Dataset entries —
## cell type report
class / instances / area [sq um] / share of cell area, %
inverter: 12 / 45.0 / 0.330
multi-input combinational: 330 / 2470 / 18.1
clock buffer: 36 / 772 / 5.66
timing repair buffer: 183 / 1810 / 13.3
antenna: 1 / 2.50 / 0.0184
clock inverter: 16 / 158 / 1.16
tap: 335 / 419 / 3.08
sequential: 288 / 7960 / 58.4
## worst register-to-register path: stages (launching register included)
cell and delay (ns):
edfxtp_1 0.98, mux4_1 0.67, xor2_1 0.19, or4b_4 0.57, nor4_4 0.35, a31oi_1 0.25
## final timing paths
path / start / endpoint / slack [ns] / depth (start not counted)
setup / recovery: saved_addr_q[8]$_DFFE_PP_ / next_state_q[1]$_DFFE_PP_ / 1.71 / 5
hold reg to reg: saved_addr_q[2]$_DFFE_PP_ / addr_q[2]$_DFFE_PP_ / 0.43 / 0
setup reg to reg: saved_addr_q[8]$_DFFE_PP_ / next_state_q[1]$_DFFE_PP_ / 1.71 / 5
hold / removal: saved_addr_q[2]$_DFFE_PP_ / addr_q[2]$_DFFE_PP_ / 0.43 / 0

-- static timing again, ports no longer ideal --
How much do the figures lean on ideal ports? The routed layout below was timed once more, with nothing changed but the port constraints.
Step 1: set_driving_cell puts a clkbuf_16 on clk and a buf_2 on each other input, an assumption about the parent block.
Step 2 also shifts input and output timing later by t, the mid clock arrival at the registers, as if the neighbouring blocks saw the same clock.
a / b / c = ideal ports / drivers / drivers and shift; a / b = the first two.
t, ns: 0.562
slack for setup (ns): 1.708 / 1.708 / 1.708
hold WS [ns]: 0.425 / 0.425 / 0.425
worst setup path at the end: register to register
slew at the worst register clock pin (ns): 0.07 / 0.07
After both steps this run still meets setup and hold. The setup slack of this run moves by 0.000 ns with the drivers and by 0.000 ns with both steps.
From an optimization exercise on the open Yosys and OpenROAD flow, aimed at small area and a short achievable clock period; shortcuts taken in it are not production practice.
Where RTL was checked, it was by simulation tests only, not by an equivalence proof against the original.
No functional check of the RTL was part of runs 4 to 7.
Power figures rest on the tool's default switching activity, not on a simulated workload.

`design.v`:
```
module cpu_core (
    input         clk,
    input         rst,
    output [7:0]  imem_addr,
    input  [31:0] imem_data,
    output [7:0]  rf_raddr1,
    output [7:0]  rf_raddr2,
    input  [15:0] rf_rdata1,
    input  [15:0] rf_rdata2,
    output        rf_we,
    output [7:0]  rf_waddr,
    output [15:0] rf_wdata,
    output [7:0]  dmem_addr,
    input  [15:0] dmem_rdata,
    output        dmem_we,
    output [15:0] dmem_wdata
);
    reg  [7:0]  pc;
    reg         valid;           
    reg         ir_bubble;       
    reg  [23:0] ir;              
    reg  [2:0]  ir_q;            
    reg  [2:0]  ir_f;            
    reg  [7:0]  pc_d;            
    reg         pred_d;          
    reg  [7:0]  btb;             
    reg  [4:0]  bp_tag [0:7];
    reg  [7:0]  bp_taken;
    reg  [1:0]  ph;              
    reg         s_b;             
    reg  [2:0]  s_f;             
    reg  [23:0] ci;              
    reg         ci_cond;         
    reg  [7:0]  ci_nt;
    reg  [7:0]  ci_pc;
    reg         ci_pred;
    reg  [3:0]  mq;
    reg  [2:0]  mf;
    reg         mb1, mb3;
    reg  [23:0] ip;              
    reg  [7:0]  mar;
    reg  [15:0] mbr;
    wire m_rfop   = mq[3];
    wire m_pipe   = mq[3] & mq[1];
    wire m_op1mbr = m_pipe & ~mq[0];
    wire m_op2mbr = m_pipe & mq[0];
    wire m_op2imm = mq[3] & ~mq[1] & mq[0];
    wire m_beq    = (mq == 4'b0001);
    wire m_mar    = ~mq[3] & mq[2];
    wire m_marA   = m_mar & ~mq[1] & ~mq[0];
    wire m_latch  = m_mar & ~mq[1];
    wire m_st     = m_mar & mq[1];
    wire m_sti    = m_st & mq[0];
    wire [23:0] ich = m_pipe ? ip : ci;
    assign imem_addr = pc;
    assign rf_raddr1 = ich[23:16];
    assign rf_raddr2 = ich[15:8];
    assign rf_waddr  = ich[7:0];
    assign rf_we     = m_rfop;
    assign dmem_we   = mb1;
    assign dmem_addr = mar;
    assign dmem_wdata = mbr;
    wire [15:0] op1 = m_op1mbr ? mbr : rf_rdata1;
    wire [15:0] op2 = m_op2mbr ? mbr : m_op2imm ? {8'b0, ci[15:8]} : rf_rdata2;
    reg  [15:0] res;
    always @(*) begin
        case (mf)
            3'd0: res = op1;
            3'd1: res = op1 + op2;
            3'd2: res = op1 - op2;
            3'd3: res = op1 ^ op2;
            3'd4: res = op1 & op2;
            3'd5: res = op1 | op2;
            default: res = 16'b0;
        endcase
    end
    assign rf_wdata = res;
    wire eq       = (rf_rdata1 == rf_rdata2);
    wire br_alu   = ci_cond & ~m_pipe;
    wire flush    = br_alu & (m_beq ? (eq ^ ci_pred) : ci_pred);
    wire taken    = m_beq & eq;
    wire q_none  = ir_bubble | (ir_q == 3'd0) | (ir_q == 3'd7);
    wire q_reg   = ~ir_bubble & (ir_q == 3'd1);
    wire q_imm   = ~ir_bubble & (ir_q == 3'd2);
    wire q_mema  = ~ir_bubble & (ir_q == 3'd3);
    wire q_memb  = ~ir_bubble & (ir_q == 3'd4);
    wire q_store = ~ir_bubble & (ir_q == 3'd5);
    wire q_beq   = ~ir_bubble & (ir_q == 3'd6);
    wire q_multi = q_mema | q_memb | q_store;
    wire ph_idle = (ph == 2'd0);
    wire ph_s2   = ph[0];                     
    wire dep     = (ph == 2'd3 && s_b) ? 1'b0 :
                   ((ir[23:16] == ci[7:0]) | (ir[15:8] == ci[7:0]));
    wire spec_ok = ~dep & (flush | ~q_multi);
    wire exec_ready = ph_idle | (ph_s2 & spec_ok);
    wire adv     = valid & exec_ready;
    wire cu_clr  = flush | ~valid;
    wire [3:0] mq_single = q_reg ? 4'b1000 : q_imm ? 4'b1001 : q_beq ? 4'b0001 : 4'b0000;
    always @(posedge clk) begin
        if (cu_clr) begin
            ph  <= 2'd0;
            mq  <= 4'b0000;
            mb1 <= 1'b0;
            mb3 <= 1'b0;
        end else begin
            case (ph)
                2'd0: begin
                    ph  <= q_mema | q_memb ? 2'd1 : q_store ? 2'd3 : 2'd0;
                    mq  <= q_mema ? 4'b0100 : q_memb ? 4'b0101 :
                           q_store ? {3'b011, ir_f[0]} : mq_single;
                    mb1 <= 1'b0;
                    mb3 <= 1'b0;
                end
                2'd1: begin
                    ph  <= 2'd2;
                    mq  <= spec_ok ? mq_single : 4'b0000;
                    mb1 <= 1'b0;
                    mb3 <= 1'b1;
                end
                2'd2: begin
                    ph  <= 2'd0;
                    mq  <= {3'b101, s_b};
                    mb1 <= 1'b0;
                    mb3 <= 1'b0;
                end
                default: begin
                    ph  <= 2'd0;
                    mq  <= spec_ok ? mq_single : 4'b0000;
                    mb1 <= 1'b1;
                    mb3 <= 1'b0;
                end
            endcase
        end
        if (ph_idle) begin
            s_b <= q_store ? ~ir_f[0] : q_memb;
            s_f <= ir_f;
        end
        mf <= (ph == 2'd2) ? s_f : ir_f;
        if (cu_clr | ir_bubble) begin
            ci      <= 24'b0;
            ci_cond <= 1'b0;
        end else begin
            ci      <= ir;
            ci_cond <= ir_q[2] & ir_q[1];
        end
        ci_nt   <= btb;
        ci_pc   <= pc_d;
        ci_pred <= pred_d;
        if (m_latch)
            ip <= ci;
        if (m_st)
            mbr <= m_sti ? {8'b0, ci[23:16]} : rf_rdata1;
        else if (mb3)
            mbr <= dmem_rdata;
    end
    always @(posedge clk or posedge rst) begin
        if (rst)
            mar <= 8'b0;
        else if (m_mar)
            mar <= m_marA ? ci[23:16] : ci[15:8];
    end
    wire [7:0] op       = imem_data[31:24];
    wire       i_cond   = (op[7:4] == 4'h6);
    wire       i_uncond = (op[7:4] == 4'h4);
    wire       f_nz     = (op[2:0] != 3'd0);
    wire [2:0] i_q =
        (op[7:3] == 5'b00000 && f_nz) ? 3'd1 :
        (op[7:3] == 5'b00100 && f_nz) ? 3'd2 :
        ((op[7:3] == 5'b00010 && f_nz) || op == 8'h80) ? 3'd3 :
        (op[7:3] == 5'b00001 && f_nz) ? 3'd4 :
        (op == 8'h81 || op == 8'h91) ? 3'd5 :
        (op == 8'h60) ? 3'd6 :
        i_cond ? 3'd7 : 3'd0;
    wire [2:0] i_f = (op == 8'h81 || op == 8'h91) ? {2'b0, op[4]} : op[2:0];
    wire [2:0] idx   = pc[2:0];
    wire       hit   = (bp_tag[idx] == pc[7:3]);
    wire       pred  = i_cond & hit & bp_taken[idx];
    wire [7:0] pc_next = i_uncond ? imem_data[23:16] :
                         pred ? imem_data[7:0] : {pc[7:1] + 7'd1, pc[0]};
    always @(posedge clk or posedge rst) begin
        if (rst) begin
            pc        <= 8'b0;
            valid     <= 1'b0;
            ir_bubble <= 1'b1;
        end else begin
            valid <= 1'b1;
            if (adv) begin
                ir_bubble <= flush;
                pc <= flush ? ci_nt : pc_next;
            end
        end
    end
    always @(posedge clk) begin
        if (i_cond)
            btb <= imem_data[7:0];
        if (adv) begin
            ir     <= imem_data[23:0];
            ir_q   <= i_q;
            ir_f   <= i_f;
            pc_d   <= pc;
            pred_d <= pred;
        end
    end
    wire       upd_alu = br_alu & (bp_tag[ci_pc[2:0]] == ci_pc[7:3]);
    integer k;
    always @(posedge clk) begin
        if (i_cond & ~hit)
            bp_tag[idx] <= pc[7:3];
    end
    always @(posedge clk or posedge rst) begin
        if (rst)
            bp_taken <= 8'b0;
        else begin
            for (k = 0; k < 8; k = k + 1) begin
                if (upd_alu && ci_pc[2:0] == k)
                    bp_taken[k] <= taken;
                else if (i_cond && !hit && idx == k)
                    bp_taken[k] <= 1'b0;
            end
        end
    end
endmodule
```
Source: an optimization exercise on an open RTL-to-GDS flow (aim: small area and a short achievable clock period). Production flows keep margins and buffers that such runs may drop. The RTL was checked by simulation tests, not by an equivalence proof against the original design.

// ntt_butterfly
module ntt_butterfly
#(
    parameter REG_SIZE = 23
)
(
    input  wire                 clk,
    input  wire                 reset_n,
    input  wire                 zeroize,
    input  wire [2:0]           mode,
    input  wire                 accumulate,
    input  wire                 mlkem,
    input  wire  [REG_SIZE-1:0] opu_i,
    input  wire  [REG_SIZE-1:0] opv_i,
    input  wire  [REG_SIZE-1:0] opw_i,
    output logic [REG_SIZE-1:0] u_o,
    output logic [REG_SIZE-1:0] v_o,
    output logic [REG_SIZE-1:0] pwm_res_o,
    output logic [REG_SIZE-1:0] pairwm_mul_red_o
);
Size in the first run: ~200 flip-flops, about 170 I/O pins, roughly 38000 um^2 of cells after synthesis.
export LEC_CHECK = 0
export ABC_AREA = 1
export CAP_MARGIN = 20
export CORE_MARGIN = 2
export CORE_UTILIZATION = 40
export SETUP_SLACK_MARGIN = 4
export SLEW_MARGIN = 20
create_clock -name core_clock -period 13.0 [get_ports {clk}]
run.sh (not shown) runs the stock make flow with config.mk's settings and CLKGATE_MAP_FILE= SYNTH_SCRIPT=/design/flow/synth_recipe.tcl, a recipe that flattens the netlist after the stock synthesis.
==> next run, changes <==
==> flow/flow/run.sh (new file) <==
#!/bin/bash
# Standard layout, with repair_timing aiming for a larger setup slack margin.
set -euo pipefail
bash standard.sh SETUP_SLACK_MARGIN=6.5 finish > standard.log 2>&1
==> flow/standard.sh (new file) <==
#!/bin/bash
# synth_recipe.tcl (not shown) runs the flow's synth.tcl, then flattens the netlist and writes it again
# the make line also repeats each setting of config.mk as NAME=value (left out here)
make -C /OpenROAD-flow-scripts/flow DESIGN_CONFIG=/design/flow/config.mk WORK_HOME=/design/flow/orfs CLKGATE_MAP_FILE= SYNTH_SCRIPT=/design/flow/synth_recipe.tcl "${@:-finish}"
--- a/flow/config.mk
+++ b/flow/config.mk
@@ -10,4 +10,3 @@
 export CORE_MARGIN = 2
 export CORE_UTILIZATION = 40
-export SETUP_SLACK_MARGIN = 4
 export SLEW_MARGIN = 20
removed: flow/run.sh
Fmax came out higher by 12%.
Final area came out higher by 24%.
Setup slack is better by 940 ps.
Sequential cell count does not change.
Die area stays the same.
==> next run, changes <==
==> flow/flow/run.sh (replaced) <==
#!/bin/bash
# Standard layout; the port buffers use the smallest buffer cell (the resizer
# still upsizes any that timing or slew needs).
set -euo pipefail
bash standard.sh SETUP_SLACK_MARGIN=5.5 "BUFFER_PORTS_ARGS=-buffer_cell sky130_fd_sc_hd__buf_1" finish > standard.log 2>&1
--- a/flow/config.mk
+++ b/flow/config.mk
@@ -10,3 +10,4 @@
 export CORE_MARGIN = 2
 export CORE_UTILIZATION = 40
+export SETUP_SLACK_MARGIN = 5
 export SLEW_MARGIN = 20
The changed run completed without violations.
Critical path depth goes up by 1.
Non-clock buffer count goes down by 316.
Routed wire length is lower by 2.2%.
Clock-buffer cell count came out lower by 2.
Core utilization goes down by 8.4 points.
==> next run, changes <==
==> flow/run.sh (new file) <==
#!/bin/bash
# synth_recipe.tcl (not shown) runs the flow's synth.tcl, then flattens the netlist and writes it again
# the make line also repeats each setting of config.mk as NAME=value (left out here)
make -C /OpenROAD-flow-scripts/flow DESIGN_CONFIG=/design/flow/config.mk WORK_HOME=/design/flow/orfs CLKGATE_MAP_FILE= SYNTH_SCRIPT=/design/flow/synth_recipe.tcl finish
removed: flow/flow/run.sh
removed: flow/standard.sh
Outcome: Sequential share of layout area went up by 0.25 points; wire length went down by 0.41%; register-to-register slack loses 320 ps; sequential cell count is unchanged; fmax went down by 4.1%.
==> next run, changes <==
==> flow/flow/run.sh (new file) <==
#!/bin/bash
# Standard layout; the port buffers use the smallest buffer cell (the resizer
# still upsizes any that timing or slew needs).
set -euo pipefail
bash standard.sh SETUP_SLACK_MARGIN=6 "BUFFER_PORTS_ARGS=-buffer_cell sky130_fd_sc_hd__buf_1" finish > standard.log 2>&1
==> flow/standard.sh (new file) <==
#!/bin/bash
# synth_recipe.tcl (not shown) runs the flow's synth.tcl, then flattens the netlist and writes it again
# the make line also repeats each setting of config.mk as NAME=value (left out here)
make -C /OpenROAD-flow-scripts/flow DESIGN_CONFIG=/design/flow/config.mk WORK_HOME=/design/flow/orfs CLKGATE_MAP_FILE= SYNTH_SCRIPT=/design/flow/synth_recipe.tcl "${@:-finish}"
removed: flow/run.sh
After rerunning: Hold slack improved by 11 ps. Fmax came out higher by 1.5%. Die area stays the same. Via count rises by 1.9%. Synthesized cell count stays the same.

What is expected — When a line in the data holds the word "ideal", show that line.

Solution below —
-- static timing again, ports no longer ideal --
How much do the figures lean on ideal ports? The routed layout below was timed once more, with nothing changed but the port constraints.
a / b / c = ideal ports / drivers / drivers and shift; a / b = the first two.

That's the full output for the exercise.